> [ACTION ITEM]
Please give back word for word the lines of the material below between the line containing "default: state_next = ST_OFF;" and the line containing "way to boot", inclusive.

== DATA ==

--- config.mk ---
export PLATFORM = sky130hd
export DESIGN_NAME = core_status_interrupt_regs
export DESIGN_NICKNAME = d
export VERILOG_FILES = /design/src/core_status_interrupt_regs.v
export VERILOG_INCLUDE_DIRS = /design/src
export SDC_FILE = /design/constraint.sdc
export NUM_CORES = 1
export LEC_CHECK = 0
export CAP_MARGIN = 20
export CORE_MARGIN = 3
export CORE_UTILIZATION = 60
export CTS_CLUSTER_DIAMETER = 80
export DETAILED_ROUTE_END_ITERATION = 6
export DONT_BUFFER_PORTS = 1
export PLACE_DENSITY_LB_ADDON = 0.12
export SYNTH_ARGS = -nofsm -noshare
export SYNTH_HDL_FRONTEND = slang
export SYNTH_SLANG_ARGS = --single-unit
export TNS_END_PERCENT = 10
--- constraint.sdc ---
create_clock -name clk_i -period 7.2 [get_ports clk_i]
set_clock_uncertainty 0.2 [all_clocks]
set_input_delay 1.44 -clock clk_i [delete_from_list [all_inputs] [get_ports clk_i]]
set_output_delay 1.44 -clock clk_i [all_outputs]
set_load 0.005 [all_outputs]
File: config.mk
export PLATFORM = sky130hd
export DESIGN_NAME = crms_sequencer
export DESIGN_NICKNAME = d
export VERILOG_FILES = /design/src/crms_sequencer.v
export VERILOG_INCLUDE_DIRS = /design/src
export SDC_FILE = /design/constraint.sdc
export NUM_CORES = 1
export LEC_CHECK = 0
export ABC_AREA = 0
export BUFFER_PORTS_ARGS = -buffer_cell sky130_fd_sc_hd__buf_2
export CORE_MARGIN = 1
export CORE_UTILIZATION = 53
export CTS_CLUSTER_DIAMETER = 30
export DETAILED_ROUTE_END_ITERATION = 10
export PLACE_DENSITY_LB_ADDON = 0.15
export REMOVE_ABC_BUFFERS = 1
export SYNTH_ARGS = -nofsm -noshare
export SYNTH_HDL_FRONTEND = slang
export SYNTH_SLANG_ARGS = --single-unit
File: constraint.sdc
create_clock -name pclk -period 6.1 [get_ports pclk]
set_input_delay 0.915 -clock pclk [delete_from_list [all_inputs] [get_ports pclk]]
set_output_delay 0.915 -clock pclk [all_outputs]
set_load 0.005 [all_outputs]
File: src/crms_defines.vh
`ifndef CRMS_DEFINES_VH
`define CRMS_DEFINES_VH

// Register byte offsets on APB
`define CRMS_ADDR_CTRL 12'h000
`define CRMS_ADDR_STATUS 12'h004
`define CRMS_ADDR_LEVELS 12'h008

// Control register fields and reset value
`define CRMS_CTRL_FORCE_PWM 0
`define CRMS_CTRL_RESET 32'h00000000

// Status register field positions
`define CRMS_STAT_STATE_LSB 0
`define CRMS_STAT_FAULT 8
`define CRMS_STAT_CORE_PG 9
`define CRMS_STAT_CLOCK_ENABLE_N_N 10
`define CRMS_STAT_DDO 11
`define CRMS_STAT_SKIP 12
`define CRMS_STAT_BLANK 13
`define CRMS_STAT_LOCKOUT_OK 14

// Levels register field positions
`define CRMS_LVL_DAC_LSB 0
`define CRMS_LVL_TARGET_LSB 8

// DAC levels: level L means 12mV + 16mV * L, level 0 means ground
`define CRMS_DAC_ZERO 7'h00
`define CRMS_VID_BASE 7'h6A
`define CRMS_BOOT_BASE 7'h6A
`define CRMS_SUSP_BASE 7'h5A

// Slew-clock counts after the final code
`define CRMS_SETTLE_TICKS 7'h20
`define CRMS_SKIP_EXTRA_TICKS 7'h1E

// Timing in native units and the system clock rate
`define CRMS_CLK_MHZ 125
`define CRMS_CLOCK_ENABLE_N_DELAY_US 50
`define CRMS_PG_HOLD_US 3000

`endif

File: src/crms_sequencer.v
`timescale 1ns/1ps
`include "crms_defines.vh"

module crms_sequencer #(
  parameter CLOCK_ENABLE_N_DELAY_CYC = `CRMS_CLOCK_ENABLE_N_DELAY_US * `CRMS_CLK_MHZ,
  parameter PG_HOLD_CYC = `CRMS_PG_HOLD_US * `CRMS_CLK_MHZ,
  parameter TIMER_W = 20
) (
  input wire pclk,
  input wire presetn,
  input wire psel,
  input wire penable,
  input wire pwrite,
  input wire [11:0] paddr,
  input wire [31:0] pwdata,
  output reg [31:0] prdata,
  output wire pready,
  output wire pslverr,
  input wire por_ok,
  input wire supply_lockout_ok,
  input wire reference_ready,
  input wire feedback_at_target,
  input wire undervoltage_trip,
  input wire overvoltage_trip,
  input wire thermal_trip,
  input wire slew_clock,
  input wire shutdown_n,
  input wire system_power_good_in,
  output wire system_power_good_out,
  output reg system_power_good_oe,
  input wire suspend_request,
  input wire deep_sleep_n,
  input wire [5:0] vid_code,
  input wire [5:0] boot_code_select,
  input wire [5:0] suspend_code_select,
  output reg core_power_good,
  output reg clock_enable_n,
  output wire driver_disable_out,
  output wire low_side_gate,
  output wire high_side_gate,
  output wire switching_enable,
  output wire reference_enable,
  output wire offset_enable,
  output wire pulse_skip_enable,
  output reg [6:0] dac_level
);

  localparam ST_OFF = 5'b00001;
  localparam ST_REF = 5'b00010;
  localparam ST_BOOT = 5'b00100;
  localparam ST_RUN = 5'b01000;
  localparam ST_DOWN = 5'b10000;
  localparam [31:0] CLOCK_ENABLE_N_LAST_FULL = CLOCK_ENABLE_N_DELAY_CYC - 1;
  localparam [31:0] PG_LAST_FULL = PG_HOLD_CYC - 1;
  localparam [TIMER_W-1:0] CLOCK_ENABLE_N_LAST = CLOCK_ENABLE_N_LAST_FULL[TIMER_W-1:0];
  localparam [TIMER_W-1:0] PG_LAST = PG_LAST_FULL[TIMER_W-1:0];

  // Level minus select index, used by all three decoders
  function [6:0] crms_level;
    input [6:0] base;
    input [5:0] idx;
    begin
      crms_level = base - {1'b0, idx};
    end
  endfunction

  // Two-flop synchronisers for every non-APB input pin
  reg [29:0] sync1_reg;
  reg [29:0] sync2_reg;
  wire [29:0] pins;
  assign pins = {por_ok, supply_lockout_ok, reference_ready,
                 feedback_at_target, undervoltage_trip, overvoltage_trip,
                 thermal_trip, slew_clock, shutdown_n, system_power_good_in,
                 suspend_request, deep_sleep_n, vid_code, boot_code_select,
                 suspend_code_select};

  always @(posedge pclk or negedge presetn) begin
    if (!presetn) begin
      sync1_reg <= 30'h00000000;
      sync2_reg <= 30'h00000000;
    end else begin
      sync1_reg <= pins;
      sync2_reg <= sync1_reg;
    end
  end

  wire por_s = sync2_reg[29];
  wire lock_s = sync2_reg[28];
  wire ref_s = sync2_reg[27];
  wire fb_s = sync2_reg[26];
  wire uv_s = sync2_reg[25];
  wire ov_s = sync2_reg[24];
  wire therm_s = sync2_reg[23];
  wire slew_s = sync2_reg[22];
  wire shutdown_n_s = sync2_reg[21];
  wire spg_s = sync2_reg[20];
  wire susp_s = sync2_reg[19];
  wire dslp_s = sync2_reg[18];
  wire [5:0] vid_s = sync2_reg[17:12];
  wire [5:0] boot_s = sync2_reg[11:6];
  wire [5:0] ssel_s = sync2_reg[5:0];

  reg [4:0] state_reg;
  reg [4:0] state_next;
  reg fault_reg;
  reg slew_prev_reg;
  reg shutdown_n_prev_reg;
  reg spg_prev_reg;
  reg [6:0] boot_lvl_reg;
  reg [6:0] susp_lvl_reg;
  reg [6:0] settle_reg;
  reg [TIMER_W-1:0] timer_reg;
  reg pg_done_reg;
  reg [31:0] ctrl_reg;
  reg [6:0] target;

  // Edge detection on synchronised levels
  always @(posedge pclk or negedge presetn) begin
    if (!presetn) begin
      slew_prev_reg <= 1'b0;
      shutdown_n_prev_reg <= 1'b0;
      spg_prev_reg <= 1'b0;
    end else begin
      slew_prev_reg <= slew_s;
      shutdown_n_prev_reg <= shutdown_n_s;
      spg_prev_reg <= spg_s;
    end
  end

  wire tick = slew_s & ~slew_prev_reg;
  wire shutdown_n_rise = shutdown_n_s & ~shutdown_n_prev_reg;
  wire active = |(state_reg & (ST_BOOT | ST_RUN));
  wire spg_fall = spg_prev_reg & ~spg_s & active & shutdown_n_s;
  wire at_target = (dac_level == target);
  wire blank = (settle_reg < `CRMS_SETTLE_TICKS);
  wire uv_hit = uv_s & active & at_target & ~blank;
  wire fault_set = spg_fall | uv_hit | (ov_s & active) |
                   (therm_s & lock_s);
  wire fault_clr = shutdown_n_rise | ~por_s;
  wire shut = ~shutdown_n_s | fault_set | fault_reg;
  wire vid_mode = (state_reg == ST_RUN) & ~susp_s;

  // Fault latch, a new fault beats a clear
  always @(posedge pclk or negedge presetn) begin
    if (!presetn) begin
      fault_reg <= 1'b0;
    end else if (fault_set) begin
      fault_reg <= 1'b1;
    end else if (fault_clr) begin
      fault_reg <= 1'b0;
    end
  end

  // Target level mux by mode
  always @* begin
    case (state_reg)
      ST_BOOT: target = boot_lvl_reg;
      ST_RUN: begin
        if (susp_s) begin
          target = susp_lvl_reg;
        end else begin
          target = crms_level(`CRMS_VID_BASE, vid_s);
        end
      end
      default: target = `CRMS_DAC_ZERO;
    endcase
  end

  // Sequencer state transitions
  always @* begin
    state_next = state_reg;
    case (state_reg)
      ST_OFF: begin
        if (lock_s & shutdown_n_s & ~fault_reg & ~fault_set) begin
          state_next = ST_REF;
        end
      end
      ST_REF: begin
        if (shut) begin
          state_next = ST_OFF;
        end else if (ref_s) begin
          state_next = ST_BOOT;
        end
      end
      ST_BOOT: begin
        if (shut) begin
          state_next = ST_DOWN;
        end else if (timer_reg == CLOCK_ENABLE_N_LAST) begin
          state_next = ST_RUN;
        end
      end
      ST_RUN: begin
        if (shut) begin
          state_next = ST_DOWN;
        end
      end
      ST_DOWN: begin
        if (dac_level == `CRMS_DAC_ZERO) begin
          state_next = ST_OFF;
        end
      end
      default: state_next = ST_OFF;
    endcase
    if (!lock_s) begin
      state_next = ST_OFF;
    end
  end

  always @(posedge pclk or negedge presetn) begin
    if (!presetn) begin
      state_reg <= ST_OFF;
    end else begin
      state_reg <= state_next;
    end
  end

  // Boot and suspend codes caught on the way to boot
  always @(posedge pclk or negedge presetn) begin
    if (!presetn) begin
      boot_lvl_reg <= `CRMS_DAC_ZERO;
      susp_lvl_reg <= `CRMS_DAC_ZERO;
    end else if (state_reg == ST_REF && state_next == ST_BOOT) begin
      boot_lvl_reg <= crms_level(`CRMS_BOOT_BASE, boot_s);
      susp_lvl_reg <= crms_level(`CRMS_SUSP_BASE, ssel_s);
    end
  end

  // DAC stepper, one 16mV code per slew tick
  always @(posedge pclk or negedge presetn) begin
    if (!presetn) begin
      dac_level <= `CRMS_DAC_ZERO;
    end else if (!lock_s || state_reg == ST_OFF) begin
      dac_level <= `CRMS_DAC_ZERO;
    end else if (tick && !at_target) begin
      if (dac_level < target) begin
        dac_level <= dac_level + 7'h01;
      end else begin
        dac_level <= dac_level - 7'h01;
      end
    end
  end

  // Slew ticks counted since the final code was reached
  always @(posedge pclk or negedge presetn) begin
    if (!presetn) begin
      settle_reg <= 7'h00;
    end else if (!at_target) begin
      settle_reg <= 7'h00;
    end else if (tick && settle_reg <
                 (`CRMS_SETTLE_TICKS + `CRMS_SKIP_EXTRA_TICKS)) begin
      settle_reg <= settle_reg + 7'h01;
    end
  end

  // Shared timer: clock enable delay in boot, power-good hold in run
  always @(posedge pclk or negedge presetn) begin
    if (!presetn) begin
      timer_reg <= {TIMER_W{1'b0}};
      pg_done_reg <= 1'b0;
    end else if (state_reg == ST_BOOT) begin
      pg_done_reg <= 1'b0;
      if (state_next == ST_RUN || !(spg_s && fb_s && at_target)) begin
        timer_reg <= {TIMER_W{1'b0}};
      end else begin
        timer_reg <= timer_reg + 1'b1;
      end
    end else if (state_reg == ST_RUN) begin
      if (timer_reg == PG_LAST) begin
        pg_done_reg <= 1'b1;
      end else begin
        timer_reg <= timer_reg + 1'b1;
      end
    end else begin
      timer_reg <= {TIMER_W{1'b0}};
      pg_done_reg <= 1'b0;
    end
  end

  // Clock enable and core power-good outputs
  always @(posedge pclk or negedge presetn) begin
    if (!presetn) begin
      clock_enable_n <= 1'b1;
      core_power_good <= 1'b0;
    end else if (shut || state_reg != ST_RUN) begin
      core_power_good <= 1'b0;
      if (state_reg == ST_BOOT && state_next == ST_RUN) begin
        clock_enable_n <= 1'b0;
      end else begin
        clock_enable_n <= 1'b1;
      end
    end else if (pg_done_reg && !blank && !fault_reg) begin
      core_power_good <= 1'b1;
    end
  end

  // Open-drain power-good pin held low until reference is ready
  always @(posedge pclk or negedge presetn) begin
    if (!presetn) begin
      system_power_good_oe <= 1'b1;
    end else begin
      system_power_good_oe <= ~(ref_s & reference_enable);
    end
  end
  assign system_power_good_out = 1'b0;

  // Mode outputs decoded from registered state
  wire forced = ~lock_s | (state_reg == ST_OFF) | (state_reg == ST_REF);
  wire susp_mode = (state_reg == ST_RUN) & susp_s;
  wire dslp_mode = vid_mode & ~dslp_s;
  assign low_side_gate = forced;
  assign high_side_gate = 1'b0;
  assign switching_enable = ~forced;
  assign reference_enable = (state_reg != ST_OFF);
  assign offset_enable = dslp_mode;
  assign driver_disable_out = (state_reg == ST_BOOT) |
                              (vid_mode & dslp_s) |
                              (susp_mode & blank);
  assign pulse_skip_enable = ~ctrl_reg[`CRMS_CTRL_FORCE_PWM] &
                             (dslp_mode | (susp_mode & (settle_reg ==
                             (`CRMS_SETTLE_TICKS +
                              `CRMS_SKIP_EXTRA_TICKS))));

  // APB slave, zero wait states
  wire setup = psel & ~penable;
  wire access = psel & penable;
  wire mapped = (paddr == `CRMS_ADDR_CTRL) | (paddr == `CRMS_ADDR_STATUS) |
                (paddr == `CRMS_ADDR_LEVELS);
  assign pready = 1'b1;
  assign pslverr = access & ~mapped;

  always @(posedge pclk or negedge presetn) begin
    if (!presetn) begin
      ctrl_reg <= `CRMS_CTRL_RESET;
    end else if (access && pwrite && paddr == `CRMS_ADDR_CTRL) begin
      ctrl_reg <= {31'h00000000, pwdata[`CRMS_CTRL_FORCE_PWM]};
    end
  end

  // Read data captured in the setup cycle
  always @(posedge pclk or negedge presetn) begin
    if (!presetn) begin
      prdata <= 32'h00000000;
    end else if (setup && !pwrite) begin
      prdata <= 32'h00000000;
      case (paddr)
        `CRMS_ADDR_CTRL: prdata <= ctrl_reg;
        `CRMS_ADDR_STATUS: begin
          prdata[`CRMS_STAT_STATE_LSB +: 5] <= state_reg;
          prdata[`CRMS_STAT_FAULT] <= fault_reg;
          prdata[`CRMS_STAT_CORE_PG] <= core_power_good;
          prdata[`CRMS_STAT_CLOCK_ENABLE_N_N] <= clock_enable_n;
          prdata[`CRMS_STAT_DDO] <= driver_disable_out;
          prdata[`CRMS_STAT_SKIP] <= pulse_skip_enable;
          prdata[`CRMS_STAT_BLANK] <= blank;
          prdata[`CRMS_STAT_LOCKOUT_OK] <= lock_s;
        end
        `CRMS_ADDR_LEVELS: begin
          prdata[`CRMS_LVL_DAC_LSB +: 7] <= dac_level;
          prdata[`CRMS_LVL_TARGET_LSB +: 7] <= target;
        end
        default: prdata <= 32'h00000000;
      endcase
    end
  end

endmodule

### Yosys cells after proc, flatten, opt, wreduce, memory -nomap -nowiden

Index checks and enable logic that the tools add are counted.
Widths: inputs -> output; s select.

* add/sub/neg operators: 7
* magnitude comparators: 3
* eq/ne operators: 18
* multiplexer cells: 31
* bitwise logic cells: 53
* reductions and logical operators: 26

Operator list (number)
* $mux 20: 4
* $mux 7: 6
* $mux 5: 8
* $pmux 7 s2: 2
* $pmux 5 s5: 1
* $and 1x1->1: 24
* $sub 7x6->7 const A: 3
* $add 20x1->20 const B: 1
* $eq 20x13->1 const B: 1
* $eq 20x19->1 const B: 1
* $not 1->1: 16
* $pmux 5 s3: 1
* $add 7x1->7 const B: 2
* $lt 7x6->1 const B: 2
* $or 1x1->1: 13
* $eq 12x3->1 const B: 1
* $eq 12x4->1 const B: 1
* $logic_not 12->1: 1
* $logic_and 1x1->1: 11
* $eq 5x3->1 const B: 2
* $eq 5x4->1 const B: 2
* $mux 1: 8
* $eq 7x6->1 const B: 1
* $eq 7x7->1: 1
* other kinds (16): 25

* register bits after elaboration: 136
* output and inout port bits: 52
* logic and storage cells: 156

### Longest topological paths before layout

Gate-level depths: netlist of run 1.

* depth in word-level cells: 18
* depth in mapped cells: 18

### Worst setup path before layout of run 1

Ideal clock, no wire load.

* path type: flip-flop to flip-flop
* start: register state_reg[0]
* end: register dac_level[6]
* library setup time: 78 ps
* arrival time: 3811 ps
* required time: 6022 ps
* setup slack: 2211 ps
* cell stages (with the launch flop): 18
* path buffers: 2
* period minus slack after synthesis: 3889 ps
* path through: dfstp_2 buf_6 nor3_1 and3b_2 clkbuf_8 a32o_1 inv_1 ha_1 or4_1 o22ai_1 inv_1 ha_1 nor2b_1 o31ai_1 a21oi_1 xor2_1 or3_1 a21oi_1

* cells in the longest elaborated chain, start to end: 6
* elaborated cells between the ends (all ways): 13

RTL lines
* start, declared: RTL line crms_sequencer.v:103 `reg [4:0] state_reg;`
* start signal, assigned: RTL line crms_sequencer.v:213 `state_reg <= state_next;`
* $eq 5x4->1 / $eq 5x3->1 (equally long branches)
* $pmux 7 s2: RTL line crms_sequencer.v:156 `case (state_reg)`
* $lt 7x7->1 / $eq 7x7->1 (equally long branches): RTL line crms_sequencer.v:235, crms_sequencer.v:134
* $mux 7 / $logic_not 1->1 (equally long branches)
* $mux 7 / $logic_and 1x1->1 (equally long branches): RTL line crms_sequencer.v:234 `end else if (tick && !at_target) begin`
* $mux 7 / $reduce_bool 2->1 (equally long branches)
* end signal, assigned: RTL line crms_sequencer.v:231 `` dac_level <= `CRMS_DAC_ZERO; ``
* end signal, assigned: RTL line crms_sequencer.v:233 `` dac_level <= `CRMS_DAC_ZERO; ``
* end signal, assigned: RTL line crms_sequencer.v:236 `dac_level <= dac_level + 7'h01;`
* end, declared: RTL line crms_sequencer.v:45 `output reg [6:0] dac_level`

Parallel ways exist; a longest one is shown, timed or not. The select of a mux whose other input is x is not followed.
A chain may end at the register's enable or synchronous reset.

### Worst setup path in the final report of run 1

* start: register state_reg[4]
* end: register dac_level[6]

The elaborated chain is that of the path after synthesis.

==> impl_results.md, run 1 <==
* Top cell type's share of synthesized area at 54.3%
* Initial antenna violation count at 0
* Hpwl dp at 8.42 mm
* Startpoint types: register
* CTS Buf Count at 17
* Largest cells by area after synthesis: dfrtp_1, ha_1, nand2_1
* Detailed Routing Iterations Pass 1 at 5
* Diodes inserted at 0
* CTS tree: yes
* Max-slew violation count at 0
* CTS Hold Bufs at 0
* Clock Skews at 7.38 ps
* Wirelength, routed at 12.0 mm
* Fin crit period at 4340 ps
* Period utilisation layout at 71.1%
* Fillers at 896
* Flop-to-flop setup slack at 1760 ps
* Final core utilization at 63.8%
* RSZ-0062 raised after global routing: false
* I/O Pins at 131
* Gr ovfl total at 0
* WP data arrival at 4680 ps
* Mapped Avg Cell Area at 10.8 sq um
* Vias in the first global route at 4035
* Cts repair resizes at 0
* Worst-Margin Slew at 863 ps
* Register area at 0.00341 sq mm
* Dominant cell type by area after synthesis: dfrtp_1
* IO buf count at 78
* Worst R2R End: dac_level[6]
* Vias per cell at 5.35
* Critical R2R Launch: state_reg[4]
* Synth top cells by count: dfrtp_1, nand2_1, nor2_1, o21ai_0
* Clk_lat worst skew at 420 ps
* Setup TNS at 0 ps
* Overall Global Routing Usage at 21.9%
* Drt initial violations at 339
* Pwr dens at 298 mW/mm^2
* Initial Util at 55.4%
* Cells after Synth at 568
* Post-synth EDFFs at 0
* Post-synthesis sequential area ratio at 55.5%
* Hold Path End: sync2_reg[7]
* WHS Path Cells at 0
* Hold Vio Cnt, Final at 0
* H-tree depth at 4
* Max Buffers Root-to-Sink at 2
* Slew HR at 42.3%
* DR vias at 4279
* Mapped Area at 0.00613 sq mm
* Total clock sinks at 136
* Lkg Pwr at 3.25 nW
* Top-count cell post-synth: dfrtp_1
* VDD IR max at 0.000172 V
* NumNets Final at 745
* Area of the multi-input gates at 0.00245 sq mm
* Maximum clock rate at 230 MHz
* Worst-path clk slew at 60 ps
* Largest net degree at the start of global routing at 72
* FP Rows at 38
* Setup Fix Bufs, Post-CTS at 0
* DRC Markers at 0
* Critical path required time at 6440 ps
* Wirelength per Cell at 15.0 um
* Setup Crit Path Kind: reg2reg
* Status: finished, final reports clean
* Final setup fails at 0
* Layout cell share with drive strength beyond 1 at 19.5%
* Die area at 0.0120 sq mm
* Hold Path Class: reg2reg
* R2r worst-path depth at 15
* RePlAce Congestion at 0.820
* Die Ht at 110 um
* First-pass GRT wire length at 19.5 mm
* Max cap viols at 0
* Yosys reg bits at 136
* P&R area growth vs syn at 15.3%
* Ys flop type: dfrtp_1
* Worst Path Max Fanout at 13
* Synth Warn # at 0
* CP Capture Type: register
* Ys async rst share at 100%
* Area of the core at 0.0111 sq mm
* Hold path start: sync1_reg[7]
* Root Buffer: clkbuf_16
* Horiz. Die Dim at 110 um
* Routed Antenna Nets at 0
* Synth cell types at 59
==> per-stage QoR <==
stage	hold WS (ps)	worst slack, ps	area, sq um	power, mW	cells
final	346	1760	7070	2.10	800
after global placement	334	1910	6490	1.12	768
after CTS	348	1820	7070	2.12	800
after global routing	349	1320	7070	2.19	800
after floorplan	331	2310	5920	1.06	549
after detailed placement	335	1850	6490	1.13	768
==> critical path: stages, from the launching register on <==
cell,delay (ps)
dfrtp_1,440
nor3_1,360
and3b_2,430
a32o_1,260
inv_1,60
ha_1,180
or4_1,510
o22ai_1,290
inv_1,200
ha_1,340
nor2b_1,170
o31ai_1,250
a21oi_1,130
xor2_1,170
or3_1,320
a21oi_1,160
==> kinds of logic after synthesis <==
| group | Yosys count | synth area share (%) |
|---|---|---|
| AND/OR/NAND/NOR | 208 | 16.9 |
| buffers and inverters | 55 | 5.71 |
| multiplexers | 10 | 1.71 |
| flip-flops | 136 | 55.5 |
| adder cells (fa/ha/maj) | 19 | 4.00 |
| XOR/XNOR | 39 | 5.57 |
| other | 2 | 0.122 |
| AO/OA/AOI/OAI | 99 | 10.4 |
==> layout make-up <==
| type | instances | area share (%) |
|---|---|---|
| flip-flops and latches | 136 | 48.2 |
| multi-input cells | 396 | 34.6 |
| clock buffers | 19 | 6.26 |
| repair buffers | 79 | 5.66 |
| well taps | 140 | 2.48 |
| clock inverters | 13 | 1.89 |
| inverters | 17 | 0.902 |
==> placed cells by master (no fill, tap or decap), types with 7 or more instances in the layout <==
| cell type | Yosys | routed |
|---|---|---|
| a21oi_1 | 17 | 17 |
| a22oi_1 | 10 | 10 |
| buf_2 | 4 | 77 |
| clkbuf_16 | 0 | 17 |
| conb_1 | 2 | 21 |
| dfrtp_1 | 133 | 133 |
| ha_1 | 18 | 18 |
| inv_1 | 17 | 17 |
| inv_6 | 0 | 7 |
| nand2_1 | 60 | 60 |
| nand2b_1 | 8 | 8 |
| nand3_1 | 14 | 14 |
| nand4_1 | 7 | 7 |
| nor2_1 | 59 | 59 |
| nor2b_1 | 8 | 8 |
| nor3_1 | 14 | 14 |
| o21ai_0 | 29 | 29 |
| o21ai_1 | 10 | 10 |
| o31ai_1 | 9 | 9 |
| xnor2_1 | 21 | 21 |
| xor2_1 | 18 | 18 |
==> where the power goes <==
group / switching [mW] / internal [mW] / total [mW] / leakage [nW]
Combinational: 0.0740 / 0.0531 / 0.127 / 1.25
Sequential: 0.0386 / 0.946 / 0.985 / 1.73
Clock: 0.409 / 0.583 / 0.992 / 0.274
==> per-layer routing <==
metal	global-route usage [%]	routed length [um]	up-vias
li1	-	-	2076
met1	29.5	5510	2057
met2	34.8	5770	131
met3	5.22	588	15
met4	7.90	161	0
met5	0	0	-
==> worst max-delay path by stage <==
stage                  from           end  depth (start not counted)
2_1_floorplan  state_reg[0]  dac_level[6]                         15
3_3_place_gp   state_reg[4]  dac_level[6]                         15
3_5_place_dp   state_reg[4]  dac_level[6]                         15
4_1_cts        state_reg[4]  dac_level[6]                         15
5_1_grt        state_reg[4]  dac_level[6]                         15
6_report       state_reg[4]  dac_level[6]                         15
Note: power is estimated with default switching activity, not from simulation.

===

> [TASK RESPONSE]
      default: state_next = ST_OFF;
    endcase
    if (!lock_s) begin
      state_next = ST_OFF;
    end
  end

  always @(posedge pclk or negedge presetn) begin
    if (!presetn) begin
      state_reg <= ST_OFF;
    end else begin
      state_reg <= state_next;
    end
  end

  // Boot and suspend codes caught on the way to boot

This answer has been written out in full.